The call method can be passed an input_schema and an output_schema to return structured output. See example-calls.ts for more examples or Structured Output with fn Helper for a more type-safe approach:

const { json_payload } = await client.call({
    name: "your/function/name",
    instructions: "Extract temperature, location and wind speed.",
    input: "In London its cloudy skies early, followed by partial clearing. Cooler. High 13C. Winds ENE at 15 to 20 km/h.",
    output_schema: {
        $schema: "https://json-schema.org/draft/2020-12/schema",
        type: "object",
        properties: {
            temperature: {
                description: "The temperature in Celsius",
                type: "number",
            },
            location: {
                description: "The location",
                type: "string",
            },
            wind_speed: {
                description: "The max wind speed in km/h",
                type: "number",
            },
        },
        required: ["temperature", "location", "wind_speed"],
    },
});
console.log("JSON response: ", json_payload);

Streaming Responses

For long-running functions, you can stream the response by adding stream: true, to a function call.

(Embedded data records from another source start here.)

File: config.mk
export PLATFORM = sky130hd
export DESIGN_NAME = mp_add_arbiter
export DESIGN_NICKNAME = d
export VERILOG_FILES = /design/src/rtl/mp_add_arbiter.sv
export SDC_FILE = /design/constraint.sdc
export NUM_CORES = 1
export LEC_CHECK = 0
export BUFFER_PORTS_ARGS = -buffer_cell sky130_fd_sc_hd__buf_2
export CORE_ASPECT_RATIO = 2
export CORE_MARGIN = 2
export CORE_UTILIZATION = 53
export CTS_CLUSTER_SIZE = 8
export DETAILED_ROUTE_END_ITERATION = 12
export PLACE_DENSITY = 0.81
export SETUP_SLACK_MARGIN = 0.15
export SYNTH_ARGS = -nofsm -noshare
export SYNTH_HDL_FRONTEND = slang
export SYNTH_SLANG_ARGS = --single-unit
export TNS_END_PERCENT = 20
File: constraint.sdc
create_clock -name clk -period 6.4 [get_ports clk]
set_input_delay 1.6 -clock clk [delete_from_list [all_inputs] [get_ports clk]]
set_output_delay 1.6 -clock clk [all_outputs]
set_load 0.03 [all_outputs]
File: src/rtl/mp_add_arbiter.sv
// Purpose : two-requester round-robin sequencer sharing one 8-bit ripple adder slice for NBYTES-wide add/sub.
// Latency : accept at edge T, result visible (res_valid=1) in cycle T+NBYTES+1; issue interval NBYTES+2 cycles.
// Backpr. : result held stable in DONE until res_ready; requester readies are 0 outside IDLE.
//
// Ports:
//   clk, rst                 clock, asynchronous active-high reset
//   req{0,1}_valid/_ready    request handshake (ready combinational from state, valids, pointer)
//   req{0,1}_a/_b/_sub       operands (W = 8*NBYTES bits) and subtract select
//   res_valid/res_ready      result handshake
//   res_data/carry/id        result, final carry out (sub: 1 = no borrow), issuing requester
//   res_ovf                  signed overflow, present only when MPADD_OVF_EN is defined

// Single 8-bit ripple-carry slice.
module bitadder_8 (
    input  logic [7:0] a,
    input  logic [7:0] b,
    input  logic       cin,
    output logic [7:0] sum,
    output logic       cout
);
    logic [8:0] c;

    assign c[0] = cin;

    for (genvar i = 0; i < 8; i++) begin : g_fa
        assign sum[i]   = a[i] ^ b[i] ^ c[i];
        assign c[i + 1] = (a[i] & b[i]) | (a[i] & c[i]) | (b[i] & c[i]);
    end

    assign cout = c[8];
endmodule

module mp_add_arbiter #(
    parameter int NBYTES = 4,
    parameter int W      = 8 * NBYTES
) (
    input  logic         clk,
    input  logic         rst,
    input  logic         req0_valid,
    output logic         req0_ready,
    input  logic [W-1:0] req0_a,
    input  logic [W-1:0] req0_b,
    input  logic         req0_sub,
    input  logic         req1_valid,
    output logic         req1_ready,
    input  logic [W-1:0] req1_a,
    input  logic [W-1:0] req1_b,
    input  logic         req1_sub,
    output logic         res_valid,
    input  logic         res_ready,
    output logic [W-1:0] res_data,
    output logic         res_carry,
`ifdef MPADD_OVF_EN
    output logic         res_ovf,
`endif
    output logic         res_id
);
    localparam int KW = (NBYTES > 1) ? $clog2(NBYTES) : 1;

    typedef enum logic [1:0] {
        IDLE = 2'd0,
        ADD  = 2'd1,
        DONE = 2'd2
    } state_t;

    state_t          state_q, state_d;
    logic [W-1:0]    a_q, a_d;
    logic [W-1:0]    b_q, b_d;      // already inverted for subtract
    logic [W-1:0]    res_q, res_d;
    logic [KW-1:0]   k_q, k_d;
    logic            carry_q, carry_d;
    logic            id_q, id_d;
    logic            ptr_q, ptr_d;  // last-served requester
`ifdef MPADD_OVF_EN
    logic            ovf_q, ovf_d;
`endif

    logic            gnt0, gnt1;
    logic [7:0]      a_byte, b_byte, sum_byte;
    logic            cout;

    // Round-robin: on a tie the requester not served last wins.
    assign gnt0 = req0_valid & (~req1_valid | ptr_q);
    assign gnt1 = req1_valid & (~req0_valid | ~ptr_q);

    // Readies depend only on state, valids and pointer (never on res_ready);
    // gated by rst so they read 0 while reset is held.
    assign req0_ready = (state_q == IDLE) & ~rst & gnt0;
    assign req1_ready = (state_q == IDLE) & ~rst & gnt1;

    assign a_byte = a_q[{k_q, 3'b000} +: 8];
    assign b_byte = b_q[{k_q, 3'b000} +: 8];

    bitadder_8 u_slice (
        .a    (a_byte),
        .b    (b_byte),
        .cin  (carry_q),
        .sum  (sum_byte),
        .cout (cout)
    );

    always_comb begin
        state_d = state_q;
        a_d     = a_q;
        b_d     = b_q;
        res_d   = res_q;
        k_d     = k_q;
        carry_d = carry_q;
        id_d    = id_q;
        ptr_d   = ptr_q;
`ifdef MPADD_OVF_EN
        ovf_d   = ovf_q;
`endif

        unique case (state_q)
            IDLE: begin
                if (gnt0 || gnt1) begin
                    // Two's-complement subtract: A + ~B + 1, the +1 entering as initial carry.
                    if (gnt0) begin
                        a_d     = req0_a;
                        b_d     = req0_sub ? ~req0_b : req0_b;
                        carry_d = req0_sub;
                        id_d    = 1'b0;
                    end else begin
                        a_d     = req1_a;
                        b_d     = req1_sub ? ~req1_b : req1_b;
                        carry_d = req1_sub;
                        id_d    = 1'b1;
                    end
                    k_d     = '0;
                    state_d = ADD;
                end
            end
            ADD: begin
                res_d[{k_q, 3'b000} +: 8] = sum_byte;
                carry_d                   = cout;
                if (k_q == KW'(NBYTES - 1)) begin
                    k_d     = '0;
                    ptr_d   = id_q;
                    state_d = DONE;
`ifdef MPADD_OVF_EN
                    // Carry into bit 7 recovered from the sum: c7 = s7 ^ a7 ^ b7.
                    ovf_d   = (sum_byte[7] ^ a_byte[7] ^ b_byte[7]) ^ cout;
`endif
                end else begin
                    k_d = k_q + 1'b1;
                end
            end
            DONE: begin
                if (res_ready) begin
                    state_d = IDLE;
                end
            end
            default: begin
                state_d = IDLE;
            end
        endcase
    end

    always_ff @(posedge clk or posedge rst) begin
        if (rst) begin
            state_q <= IDLE;
            a_q     <= '0;
            b_q     <= '0;
            res_q   <= '0;
            k_q     <= '0;
            carry_q <= 1'b0;
            id_q    <= 1'b0;
            ptr_q   <= 1'b1;
`ifdef MPADD_OVF_EN
            ovf_q   <= 1'b0;
`endif
        end else begin
            state_q <= state_d;
            a_q     <= a_d;
            b_q     <= b_d;
            res_q   <= res_d;
            k_q     <= k_d;
            carry_q <= carry_d;
            id_q    <= id_d;
            ptr_q   <= ptr_d;
`ifdef MPADD_OVF_EN
            ovf_q   <= ovf_d;
`endif
        end
    end

    assign res_valid = (state_q == DONE);
    assign res_data  = res_q;
    assign res_carry = carry_q;
    assign res_id    = id_q;
`ifdef MPADD_OVF_EN
    assign res_ovf   = ovf_q;
`endif
endmodule

==> reports/qor.csv <==
stage,metric,value,unit
outcome,run_status,"finished, final reports clean",
sta,period_share,73.6,%
synth,synth_area_leaders,"dfrtp_1 (42%), xor2_1 (9.3%), mux4_2 (6.0%), a21oi_1 (5.3%), o21ai_0 (5.3%)",
global_route,grt_antenna_before_repair,0,
clock_tree,path_clk_slew,0.07,ns
route,via_count,5493,
critical_path,worst-setup-path-type,register to register,
critical_path,crit_chain,mux4_2 -> fa_1 -> inv_1 -> fa_1 -> fa_1 -> fa_1 -> fa_1 -> fa_1 -> fa_1 -> inv_1 -> fa_1 -> a22o_1,
global_route,grt_overflow_total,0,
clock_tree,clock-sinks,103,
sta,hold_slack,0.491,ns
die,rows,55,
global_route,met1_usage,33.4,%
layout,fin_nets,891,
synth,synth_seq_area_share,42.8,%
synth,ys_warn_count,0,
sta,max_slew_margin,25.0,%
layout,n_antenna_cell,0,
power,p_sw_share,43.4,%
power,power_frac_seq,31.3,%
critical_path,r2r_start,k_q[1],
synth,syn_area,0.00602,mm^2
placement,numPortBuffers,171,
route,routed_wl,17.2,mm
power,power,3780,uW
die,num_io_pins,172,
power,power_switching,1640,uW
hold_path,min_from,res_data[29],
synth,synth_cells,614,
critical_path,crit_slowest_cell,dfrtp_1,
power,clockPowerShare,17.8,%
sta,fin_setup_tns,0,ns
sta,slew_violations,0,
global_route,grt_max_degree,92,
layout,layout_commonest_cell,buf_2,
critical_path,worstPathMaxFanout,20,
synth,syn-num-nets,763,
synth,syn_avg_cell_area,9.80,um^2
sta,min_period,4.71,ns
synth,ys_seq_elements,103,
clock_tree,ctsResizeCount,0,
global_route,busiest_layer,met2,
sta,hold_viol_final,0,
critical_path,crit_path_max_incr_delay,0.86,ns
route,drt_iter0_markers,386,
sta,setup_slack,1.69,ns
clock_tree,cts-buffers-inserted,9,
synth,synth_async_sr_flop_share,100,%
synth,yosysTopAreaCellShare,42.4,%
die,die_x,79.4,um
synth,synth.distinct_cells,36,
clock_tree,cts_max_path_buffers,2,
flow_run,max_cap_viol_count,0,
global_route,met2_usage,51.6,%
sta,worstMarginPinSlew,1.12,ns
layout,syn_to_final_growth,20.5,%
synth,dominantRegCellSynth,dfrtp_1,
die,die_y,155,um
placement,routabilityCongestion,0.937,
clock_tree,cts_setup_buffers,0,
global_route,use_met3,4.14,%
power,powerDensity,522,mW/mm^2
clock_tree,cts_tree,done,
sta,max_freq,212,MHz
critical_path,cp-startpoint,k_q[1],
route,routedWlPerCell,19.4,um
critical_path,critical_path_arrival,4.95,ns
power,p_comb_share,50.9,%
route,ant_nets,0,
layout,drive_above_1_share,29.6,%
clock_tree,root_buffer,clkbuf_16,
sta,skew,0.00602,ns
power,max-vdd-ir-drop,0.312,mV
critical_path,crit_required,6.64,ns
critical_path,startpoint_type,register,
power,intPower,2140,uW
die,core_area,0.0112,mm^2
placement,post-place-ws,1.72,ns
clock_tree,htreeDepth,3,
sta,setup_viol,0,
clock_tree,clock_latency,0.35,ns
global_route,grt_use_total,29.0,%
clock_tree,holdBufCountCts,0,
hold_path,min_path_type,register to register,
critical_path,cp-end-kind,register,
power,p_leak,0.00333,uW
synth,yosysTopAreaCell,dfrtp_1,
die,start_util,53.7,%
global_route,grt_pass1_vias,5395,
route,drc,0,
critical_path,cpMostUsedCell,fa_1,
layout,final_cell_mix,"buf_2 (171), dfrtp_1 (102), xor2_1 (64), a21oi_1 (64), o21ai_0 (64)",
global_route,grt_first_pass_wirelength,27.5,mm
synth,synth_edf_count,0,
route,routed_via_density,6.18,
sta,grt_setup_unrepaired,false,
route,dr.pass1.iters,5,
die,dieArea,0.0123,mm^2
placement,hpwl,12.6,mm
-- worst paths after layout --
path                                end  slack (ns)  cells past startpoint
max                        res_data[15]        1.69                     12
min                        res_data[29]        0.49                      1
max reg2reg                res_data[15]        1.69                     12
min reg2reg                res_data[29]        0.49                      1
max in group asynchronous       a_q[14]        3.90                      3
min in group asynchronous       b_q[29]        1.15                      2
-- area by class of cell --
class,count,area [um^2]
fillers,893,3970
multi-input cells,428,3120
flip-flops and latches,103,2580
repair buffers,180,923
clock buffers,11,243
well taps,142,178
clock inverters,5,129
inverters,20,77.6
-- cells in the mapped netlist, types with 2 or more instances --
library cell and number:
nand2_1 13, ha_1 6, nand2b_1 4, o21ai_1 2, mux4_2 16, nor2b_1 3, o21ai_0 64, o31ai_1 33
buf_1 7, a21oi_1 64, xor2_1 64, and3_1 2, clkbuf_1 38, nor3_1 36, dfrtp_1 102, or2_1 2
nor2_1 3, o2bb2ai_1 26, inv_1 19, fa_1 8, buf_2 18, nand3_1 33, a22o_1 6, a31oi_1 32
or3_1 2
-- sequential cells by signal, summed over array words and instances, names as in the netlist --
name / flops
res_carry: 1
state_q: 2
b_q: 32
a_q: 32
res_id: 1
ptr_q: 1
res_data: 32
k_q: 2
-- worst max-delay path: cells and delay by family (launching register included) --
family / cells / cell delay, ns
fa+ha+maj: 8 / 3.00
flops: 1 / 0.86
mux: 1 / 0.38
compound gates: 1 / 0.22
buf+inv: 2 / 0.13
-- per-layer routing --
layer | up-vias | routed length (um)
met5 | - | 0
met4 | 0 | 797
met3 | 51 | 880
met2 | 264 | 9450
met1 | 2682 | 6100
li1 | 2496 | -
-- metrics by stage --
step	util (%)	instance area (um^2)	cells
after floorplan	-	6020	614
after global placement	61.3	6880	873
after detailed placement	61.3	6880	873
after CTS	64.6	7250	889
after global routing	64.6	7250	889
final	64.6	7250	889
-- kinds of logic after synthesis --
logic type,share of synthesized area (%)
compound gates,23.5
flops,42.8
simple gates,8.75
buf+inv,5.55
xor+xnor,9.31
mux,6.17
fa+ha+maj,3.91
-- power by group through the flow --
stage / Combinational [uW] / Clock [uW] / Sequential, uW
after floorplan: 1300 / 0 / 1210
after global placement: 1840 / 0 / 1170
after detailed placement: 1900 / 0 / 1180
after CTS: 1920 / 674 / 1180
after global routing: 2130 / 698 / 1210
final: 1930 / 674 / 1180
No activity file was read; power rests on OpenSTA's default activity.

This will return a ReadableStream which can be processed as needed:

const stream = await client.call({
    name: "your/function/name",
    instructions: "An example message",
    stream: true,
});
// Process the stream as needed

For examples on how to use streaming with web frameworks:

Indexes

Efficiently store and query documents using Opper's indexing feature:

// Create or get an index
let index = await client.indexes.get("support-tickets");
if (!index) {
    index = await client.indexes.create("support-tickets");
}

// Add documents
await index.add({
    content: "Slow response time. The response time for queries is too slow",
    metadata: {
        status: "open",
        id: "1",
    },
});

// Query the index
const results = await index.query({
    query: "Issue with slow response time",
    k: 1,
});
console.log(results[0].content);

Tracing

Track and analyze your AI operations with Opper's tracing feature:

const trace = await client.traces.start({
    name: "example-trace",
    input: "example input",
});

// Perform operations...
await trace.end({
    output: "example output",
});

Datasets

See example-datasets.ts:

// Get the dataset for a given function by name or uuid
const dataset = await client.functions.dataset({ name: "node-sdk/datasets" });

// Add an entry to the dataset
const entry = await dataset.add({
    input: "Hello, world!",
    output: "Hello, world!",
    expected: "Hello, world!",
});

Multimodal Inputs

Handle various input types, including images and audio. See example-calls-multimodal.ts for more examples:

const image = new OpperMediaHandler("path/to/image.png");
const audio = new OpperMediaHandler("path/to/audio.mp3");

const { message: image_description } = await client.call({
    name: "describe-image",
    instructions: "Create a short description of the image",
    input: image.getInput(),
    model: "openai/gpt-4o",
});

const { message: audio_transcription } = await client.call({
    name: "transcribe-audio",
    instructions: "Given an audio file, return the transcription of the audio",
    input: audio.getInput(),
    model: "gcp/gemini-1.5-flash-eu",
});

Image Generation

Generate images using Opper's AI models:

const generatedImage = await client.generateImage({
    prompt: "Create an image of a cat",
});
// Save or process the generated image

Advanced Usage

Structured Output with fn Helper

Use the fn helper to create type-safe function calls with structured input and output. See the example folder for a full example of how to use the fn helper. We have supplied fn decorators for both zod and typebox:

import { z } from "zod";
// Copy the zod-fn-decorator.ts file from the examples directory into your project
import fn from "./zod-fn-decorator";

const TranslationSchema = z.object({
    translation: z.string(),
    sentiment: z.string(),
});
const translate = fn(
    {
        name: "translate",
        instructions: "Translate the input text and analyze sentiment",
    },
    z.object({ text: z.string(), language: z.string() }),
    TranslationSchema
);

const result = await translate({ text: "Hello, world!", language: "French" });

console.log(result);

API Reference

For detailed API documentation, please refer to the official Opper AI documentation.

Examples

The SDK includes several examples demonstrating various features:

  • Basic function calls: examples/example-calls.ts
  • Multimodal inputs: examples/example-calls-multimodal.ts
  • Indexing: examples/example-indexes.ts
  • Manual tracing: examples/example-tracing-manual.ts
  • Structured output with Zod: examples/example-zod-fn.ts
  • Structured output with TypeBox: examples/example-typebox-fn.ts

To run an example:

npx ts-node ./examples/example-name.ts